* Problem to work on
The stretch wanted below opens at the line containing "localparam int DW" and closes at the line containing "logic pc_write, if_id_en, id_ex_en, ex_mem_en, mem_wb_en;". Please return it exactly, with no other lines.

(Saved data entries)
----------------------------------------
==> config.mk <==
export PLATFORM = sky130hd
export DESIGN_NAME = pipeline_hazard_ctrl_flat
export DESIGN_NICKNAME = d
export VERILOG_FILES = /design/src/rtl/pipeline_hazard_ctrl_if.sv /design/src/rtl/pipeline_hazard_ctrl.sv /design/src/flat_wrapper.sv
export SDC_FILE = /design/constraint.sdc
export NUM_CORES = 1
export LEC_CHECK = 0
export ABC_AREA = 1
export BUFFER_PORTS_ARGS = -buffer_cell sky130_fd_sc_hd__clkbuf_2
export CAP_MARGIN = 20
export CORE_MARGIN = 2
export CORE_UTILIZATION = 35
export DETAILED_ROUTE_END_ITERATION = 8
export PLACE_DENSITY = 0.59
export SLEW_MARGIN = 20
export SYNTH_ARGS = -nofsm -noshare
export SYNTH_HDL_FRONTEND = slang
export SYNTH_SLANG_ARGS = --single-unit
==> constraint.sdc <==
create_clock -name clk -period 2 [get_ports clk]
set_input_delay 0.2 -clock clk [delete_from_list [all_inputs] [get_ports clk]]
set_output_delay 0.2 -clock clk [all_outputs]
set_load 0.01 [all_outputs]
==> src/rtl/pipeline_hazard_ctrl_if.sv <==
// rtl/pipeline_hazard_ctrl_if.sv - hazard controller bus: pipeline status in, stall/flush controls out
interface pipeline_hazard_ctrl_if #(
  parameter int CNT_W = 16
);
  logic [4:0]       id_rs1;
  logic [4:0]       id_rs2;
  logic [4:0]       ex_rd;
  logic             ex_mem_read;
  logic             ex_branch_taken;
  logic             i_mem_busy;
  logic             d_mem_busy;
  logic             ctx_req;
  logic             cache_swap_done;
  logic             pc_write;
  logic             if_id_en;
  logic             id_ex_en;
  logic             ex_mem_en;
  logic             mem_wb_en;
  logic             if_id_flush;
  logic             id_ex_flush;
  logic             cache_swap_req;
  logic             ctx_ack;
  logic [1:0]       state;
  logic [CNT_W-1:0] stall_cycles;

  // Pipeline / context-switch side: supplies hazard status, consumes controls
  modport master (
    output id_rs1, id_rs2, ex_rd, ex_mem_read, ex_branch_taken,
           i_mem_busy, d_mem_busy, ctx_req, cache_swap_done,
    input  pc_write, if_id_en, id_ex_en, ex_mem_en, mem_wb_en,
           if_id_flush, id_ex_flush, cache_swap_req, ctx_ack, state, stall_cycles
  );

  // Controller side
  modport slave (
    input  id_rs1, id_rs2, ex_rd, ex_mem_read, ex_branch_taken,
           i_mem_busy, d_mem_busy, ctx_req, cache_swap_done,
    output pc_write, if_id_en, id_ex_en, ex_mem_en, mem_wb_en,
           if_id_flush, id_ex_flush, cache_swap_req, ctx_ack, state, stall_cycles
  );
endinterface

==> src/rtl/pipeline_hazard_ctrl.sv <==
// rtl/pipeline_hazard_ctrl.sv - stall/flush sequencer with context-switch drain FSM
module pipeline_hazard_ctrl #(
  parameter int DRAIN_CYCLES = 3,
  parameter int CNT_W        = 16
) (
  input  logic                 clk,
  input  logic                 reset,
  pipeline_hazard_ctrl_if.slave bus
);

  localparam int DW = $clog2(DRAIN_CYCLES + 1);

  typedef enum logic [1:0] {
    ST_RUN    = 2'd0,
    ST_DRAIN  = 2'd1,
    ST_SWAP   = 2'd2,
    ST_RESUME = 2'd3
  } state_t;

  state_t           state_q, state_d;
  logic [DW-1:0]    cnt_q, cnt_d;
  logic             armed_q, armed_d;
  logic [CNT_W-1:0] stall_q, stall_d;

  logic busy;
  logic load_use;
  logic accept;

  logic pc_write, if_id_en, id_ex_en, ex_mem_en, mem_wb_en;
  logic if_id_flush, id_ex_flush, cache_swap_req, ctx_ack;

  assign busy     = bus.i_mem_busy | bus.d_mem_busy;
  assign load_use = bus.ex_mem_read && (bus.ex_rd != 5'd0) &&
                    ((bus.ex_rd == bus.id_rs1) || (bus.ex_rd == bus.id_rs2));
  // A wrong-path branch in EX or a memory freeze would corrupt the drain, so wait them out
  assign accept   = (state_q == ST_RUN) && bus.ctx_req && armed_q && !busy && !bus.ex_branch_taken;

  // Control outputs: priority resolution in RUN/RESUME, fixed patterns while switching
  always_comb begin
    pc_write       = 1'b0;
    if_id_en       = 1'b0;
    id_ex_en       = 1'b0;
    ex_mem_en      = 1'b0;
    mem_wb_en      = 1'b0;
    if_id_flush    = 1'b0;
    id_ex_flush    = 1'b0;
    cache_swap_req = 1'b0;
    ctx_ack        = 1'b0;
    case (state_q)
      ST_RUN, ST_RESUME: begin
        ctx_ack = (state_q == ST_RESUME);
        if (busy) begin
          // everything frozen
        end else if (bus.ex_branch_taken) begin
          {pc_write, if_id_en, id_ex_en, ex_mem_en, mem_wb_en} = 5'b11111;
          if_id_flush = 1'b1;
          id_ex_flush = 1'b1;
        end else if (load_use) begin
          {id_ex_en, ex_mem_en, mem_wb_en} = 3'b111;
          id_ex_flush = 1'b1;
        end else begin
          {pc_write, if_id_en, id_ex_en, ex_mem_en, mem_wb_en} = 5'b11111;
        end
      end
      ST_DRAIN: begin
        // ID holds its instruction; bubbles enter EX while the back end retires
        id_ex_flush = 1'b1;
        if (!bus.d_mem_busy) begin
          ex_mem_en = 1'b1;
          mem_wb_en = 1'b1;
        end
      end
      ST_SWAP: begin
        cache_swap_req = 1'b1;
      end
      default: ;
    endcase
    if (reset) begin
      pc_write       = 1'b0;
      if_id_en       = 1'b0;
      id_ex_en       = 1'b0;
      ex_mem_en      = 1'b0;
      mem_wb_en      = 1'b0;
      if_id_flush    = 1'b1;
      id_ex_flush    = 1'b1;
      cache_swap_req = 1'b0;
      ctx_ack        = 1'b0;
    end
  end

  // Next-state: switch sequencing, drain countdown, re-arm and stall counting
  always_comb begin
    state_d = state_q;
    cnt_d   = cnt_q;
    armed_d = armed_q;
    stall_d = stall_q;
    case (state_q)
      ST_RUN: begin
        if (accept) begin
          state_d = ST_DRAIN;
          cnt_d   = DW'(DRAIN_CYCLES);
        end
      end
      ST_DRAIN: begin
        if (!bus.d_mem_busy) begin
          cnt_d = cnt_q - DW'(1);
          if (cnt_q == DW'(1)) state_d = ST_SWAP;
        end
      end
      ST_SWAP: begin
        if (bus.cache_swap_done) state_d = ST_RESUME;
      end
      ST_RESUME: begin
        state_d = ST_RUN;
        armed_d = 1'b0;
      end
      default: state_d = ST_RUN;
    endcase
    // A request still high after ack must be seen low before another switch
    if (!bus.ctx_req) armed_d = 1'b1;
    if ((state_q == ST_RUN || state_q == ST_RESUME) && !pc_write && (stall_q != {CNT_W{1'b1}}))
      stall_d = stall_q + CNT_W'(1);
  end

  // State registers
  always_ff @(posedge clk or posedge reset) begin
    if (reset) begin
      state_q <= ST_RUN;
      cnt_q   <= '0;
      armed_q <= 1'b1;
      stall_q <= '0;
    end else begin
      state_q <= state_d;
      cnt_q   <= cnt_d;
      armed_q <= armed_d;
      stall_q <= stall_d;
    end
  end

  assign bus.pc_write       = pc_write;
  assign bus.if_id_en       = if_id_en;
  assign bus.id_ex_en       = id_ex_en;
  assign bus.ex_mem_en      = ex_mem_en;
  assign bus.mem_wb_en      = mem_wb_en;
  assign bus.if_id_flush    = if_id_flush;
  assign bus.id_ex_flush    = id_ex_flush;
  assign bus.cache_swap_req = cache_swap_req;
  assign bus.ctx_ack        = ctx_ack;
  assign bus.state          = state_q;
  assign bus.stall_cycles   = stall_q;

endmodule
$ cat config.mk
export PLATFORM = sky130hd
export DESIGN_NAME = trng_controller
export DESIGN_NICKNAME = d
export VERILOG_FILES = /design/src/rtl/trng_pkg.sv /design/src/rtl/trng_controller_health.sv /design/src/rtl/trng_controller.sv
export SDC_FILE = /design/constraint.sdc
export NUM_CORES = 1
export LEC_CHECK = 0
export CAP_MARGIN = 25
export CORE_ASPECT_RATIO = 0.5
export CORE_UTILIZATION = 55
export CTS_CLUSTER_SIZE = 25
export DETAILED_ROUTE_END_ITERATION = 8
export GPL_ROUTABILITY_DRIVEN = 0
export GPL_TIMING_DRIVEN = 0
export PLACE_DENSITY = 0.74
export SLEW_MARGIN = 20
export SYNTH_ARGS = -nofsm -noshare
export SYNTH_HDL_FRONTEND = slang
export SYNTH_SLANG_ARGS = --single-unit
$ cat constraint.sdc
create_clock -name clk -period 3.37 [get_ports clk]
set_input_delay 0.337 -clock clk [delete_from_list [all_inputs] [get_ports clk]]
set_output_delay 0.337 -clock clk [all_outputs]
set_load 0.01 [all_outputs]
==> config.mk <==
export PLATFORM = sky130hd
export DESIGN_NAME = pipe_stall_ctrl
export DESIGN_NICKNAME = d
export VERILOG_FILES = /design/src/rtl/pipe_stall_ctrl_pkg.sv /design/src/rtl/pipe_stall_ctrl_perf_cnt.sv /design/src/rtl/pipe_stall_ctrl.sv
export SDC_FILE = /design/constraint.sdc
export NUM_CORES = 1
export LEC_CHECK = 0
export BUFFER_PORTS_ARGS = -buffer_cell sky130_fd_sc_hd__buf_2
export CAP_MARGIN = 20
export CORE_MARGIN = 2
export CORE_UTILIZATION = 45
export CTS_CLUSTER_SIZE = 12
export DETAILED_ROUTE_END_ITERATION = 16
export MAX_ROUTING_LAYER = met4
export PLACE_DENSITY = 0.77
export SETUP_SLACK_MARGIN = 0.1
export SLEW_MARGIN = 15
export SYNTH_ARGS = -nofsm -noshare
export SYNTH_HDL_FRONTEND = slang
export SYNTH_SLANG_ARGS = --single-unit
==> constraint.sdc <==
create_clock -name clk -period 2.3 [get_ports clk]
set_input_delay 0.46 -clock clk [delete_from_list [all_inputs] [get_ports clk]]
set_output_delay 0.46 -clock clk [all_outputs]
set_load 0.005 [all_outputs]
----------------------------------------
* Answer space
  localparam int DW = $clog2(DRAIN_CYCLES + 1);

  typedef enum logic [1:0] {
    ST_RUN    = 2'd0,
    ST_DRAIN  = 2'd1,
    ST_SWAP   = 2'd2,
    ST_RESUME = 2'd3
  } state_t;

  state_t           state_q, state_d;
  logic [DW-1:0]    cnt_q, cnt_d;
  logic             armed_q, armed_d;
  logic [CNT_W-1:0] stall_q, stall_d;

  logic busy;
  logic load_use;
  logic accept;

  logic pc_write, if_id_en, id_ex_en, ex_mem_en, mem_wb_en;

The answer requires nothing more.